───── DATA RECORDS

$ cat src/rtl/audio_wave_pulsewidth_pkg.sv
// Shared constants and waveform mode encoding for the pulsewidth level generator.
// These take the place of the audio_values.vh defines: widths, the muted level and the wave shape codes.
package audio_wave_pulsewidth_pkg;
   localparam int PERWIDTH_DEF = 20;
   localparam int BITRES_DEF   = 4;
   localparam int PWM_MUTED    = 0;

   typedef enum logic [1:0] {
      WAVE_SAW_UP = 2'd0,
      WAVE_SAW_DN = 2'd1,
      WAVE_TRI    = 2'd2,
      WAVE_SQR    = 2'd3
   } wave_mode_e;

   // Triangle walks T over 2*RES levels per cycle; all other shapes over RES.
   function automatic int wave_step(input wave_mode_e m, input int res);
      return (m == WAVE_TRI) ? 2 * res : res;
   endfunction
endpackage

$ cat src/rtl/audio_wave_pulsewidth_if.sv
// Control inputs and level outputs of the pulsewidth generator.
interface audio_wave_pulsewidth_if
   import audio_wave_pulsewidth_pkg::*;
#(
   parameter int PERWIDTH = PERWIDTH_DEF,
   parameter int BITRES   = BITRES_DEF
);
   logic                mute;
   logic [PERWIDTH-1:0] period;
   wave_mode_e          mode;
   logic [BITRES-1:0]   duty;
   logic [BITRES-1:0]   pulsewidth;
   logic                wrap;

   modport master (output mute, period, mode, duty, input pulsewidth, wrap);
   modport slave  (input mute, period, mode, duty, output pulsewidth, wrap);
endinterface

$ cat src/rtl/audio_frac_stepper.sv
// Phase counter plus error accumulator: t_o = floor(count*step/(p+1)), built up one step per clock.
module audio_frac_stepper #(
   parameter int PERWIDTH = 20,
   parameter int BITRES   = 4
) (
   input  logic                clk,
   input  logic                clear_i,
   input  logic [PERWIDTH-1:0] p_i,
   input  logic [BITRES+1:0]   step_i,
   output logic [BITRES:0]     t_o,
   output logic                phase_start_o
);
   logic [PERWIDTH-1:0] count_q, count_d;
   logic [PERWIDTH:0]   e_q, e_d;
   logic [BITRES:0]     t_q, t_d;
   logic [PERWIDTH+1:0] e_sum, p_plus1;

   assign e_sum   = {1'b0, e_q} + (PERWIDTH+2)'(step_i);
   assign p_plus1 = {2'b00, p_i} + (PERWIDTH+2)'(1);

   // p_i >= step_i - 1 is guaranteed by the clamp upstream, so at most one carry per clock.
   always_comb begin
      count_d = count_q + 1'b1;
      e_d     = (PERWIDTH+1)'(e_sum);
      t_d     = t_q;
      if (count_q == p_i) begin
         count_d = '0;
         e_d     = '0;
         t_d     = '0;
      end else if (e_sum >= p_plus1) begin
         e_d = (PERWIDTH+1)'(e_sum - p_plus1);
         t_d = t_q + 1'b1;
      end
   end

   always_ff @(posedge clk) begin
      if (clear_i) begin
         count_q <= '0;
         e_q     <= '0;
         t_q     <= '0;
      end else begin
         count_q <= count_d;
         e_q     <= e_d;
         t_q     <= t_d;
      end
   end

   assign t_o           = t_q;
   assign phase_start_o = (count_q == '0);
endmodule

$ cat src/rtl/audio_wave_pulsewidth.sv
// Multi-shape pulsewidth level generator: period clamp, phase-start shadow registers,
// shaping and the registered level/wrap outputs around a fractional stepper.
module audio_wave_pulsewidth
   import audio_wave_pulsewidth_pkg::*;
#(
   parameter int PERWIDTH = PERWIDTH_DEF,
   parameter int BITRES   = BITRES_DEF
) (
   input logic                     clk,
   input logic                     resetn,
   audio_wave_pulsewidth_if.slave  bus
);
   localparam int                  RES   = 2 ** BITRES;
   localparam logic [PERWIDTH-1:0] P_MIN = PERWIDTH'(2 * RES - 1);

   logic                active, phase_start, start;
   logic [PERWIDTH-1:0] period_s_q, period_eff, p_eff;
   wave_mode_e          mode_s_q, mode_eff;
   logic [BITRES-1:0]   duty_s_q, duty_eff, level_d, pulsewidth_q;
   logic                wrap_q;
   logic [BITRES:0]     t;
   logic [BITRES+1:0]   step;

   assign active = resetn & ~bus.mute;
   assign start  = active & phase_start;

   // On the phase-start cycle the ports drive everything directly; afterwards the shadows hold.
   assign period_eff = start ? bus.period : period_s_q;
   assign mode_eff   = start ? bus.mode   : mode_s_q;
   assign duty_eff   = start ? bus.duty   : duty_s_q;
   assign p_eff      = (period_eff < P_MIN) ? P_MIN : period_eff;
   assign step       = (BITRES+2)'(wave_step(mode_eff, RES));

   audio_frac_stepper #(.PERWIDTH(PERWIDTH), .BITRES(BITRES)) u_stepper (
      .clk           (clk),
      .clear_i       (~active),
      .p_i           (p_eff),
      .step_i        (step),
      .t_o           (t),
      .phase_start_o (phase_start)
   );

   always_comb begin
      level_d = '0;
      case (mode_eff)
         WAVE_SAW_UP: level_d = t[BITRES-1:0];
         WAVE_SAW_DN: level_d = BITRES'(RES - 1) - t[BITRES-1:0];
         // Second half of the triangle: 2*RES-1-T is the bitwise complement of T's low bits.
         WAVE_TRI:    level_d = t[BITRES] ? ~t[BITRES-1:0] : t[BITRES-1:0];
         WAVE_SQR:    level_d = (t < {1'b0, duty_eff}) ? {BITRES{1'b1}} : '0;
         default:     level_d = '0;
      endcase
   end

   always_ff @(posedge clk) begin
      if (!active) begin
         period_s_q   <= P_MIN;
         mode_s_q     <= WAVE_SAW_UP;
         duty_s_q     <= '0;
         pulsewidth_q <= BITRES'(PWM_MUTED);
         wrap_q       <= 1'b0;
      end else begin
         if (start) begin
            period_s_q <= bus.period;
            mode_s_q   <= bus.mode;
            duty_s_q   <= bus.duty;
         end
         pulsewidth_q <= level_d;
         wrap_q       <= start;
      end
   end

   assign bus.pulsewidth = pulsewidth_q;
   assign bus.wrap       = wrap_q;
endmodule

──────────

ASSIGNMENT >> Going back over the entries above, copy word for word every line from the one that has "step per clock." on through the one that has "count_d = '0;".

TASK ANSWER >>
// Phase counter plus error accumulator: t_o = floor(count*step/(p+1)), built up one step per clock.
module audio_frac_stepper #(
   parameter int PERWIDTH = 20,
   parameter int BITRES   = 4
) (
   input  logic                clk,
   input  logic                clear_i,
   input  logic [PERWIDTH-1:0] p_i,
   input  logic [BITRES+1:0]   step_i,
   output logic [BITRES:0]     t_o,
   output logic                phase_start_o
);
   logic [PERWIDTH-1:0] count_q, count_d;
   logic [PERWIDTH:0]   e_q, e_d;
   logic [BITRES:0]     t_q, t_d;
   logic [PERWIDTH+1:0] e_sum, p_plus1;

   assign e_sum   = {1'b0, e_q} + (PERWIDTH+2)'(step_i);
   assign p_plus1 = {2'b00, p_i} + (PERWIDTH+2)'(1);

   // p_i >= step_i - 1 is guaranteed by the clamp upstream, so at most one carry per clock.
   always_comb begin
      count_d = count_q + 1'b1;
      e_d     = (PERWIDTH+1)'(e_sum);
      t_d     = t_q;
      if (count_q == p_i) begin
         count_d = '0;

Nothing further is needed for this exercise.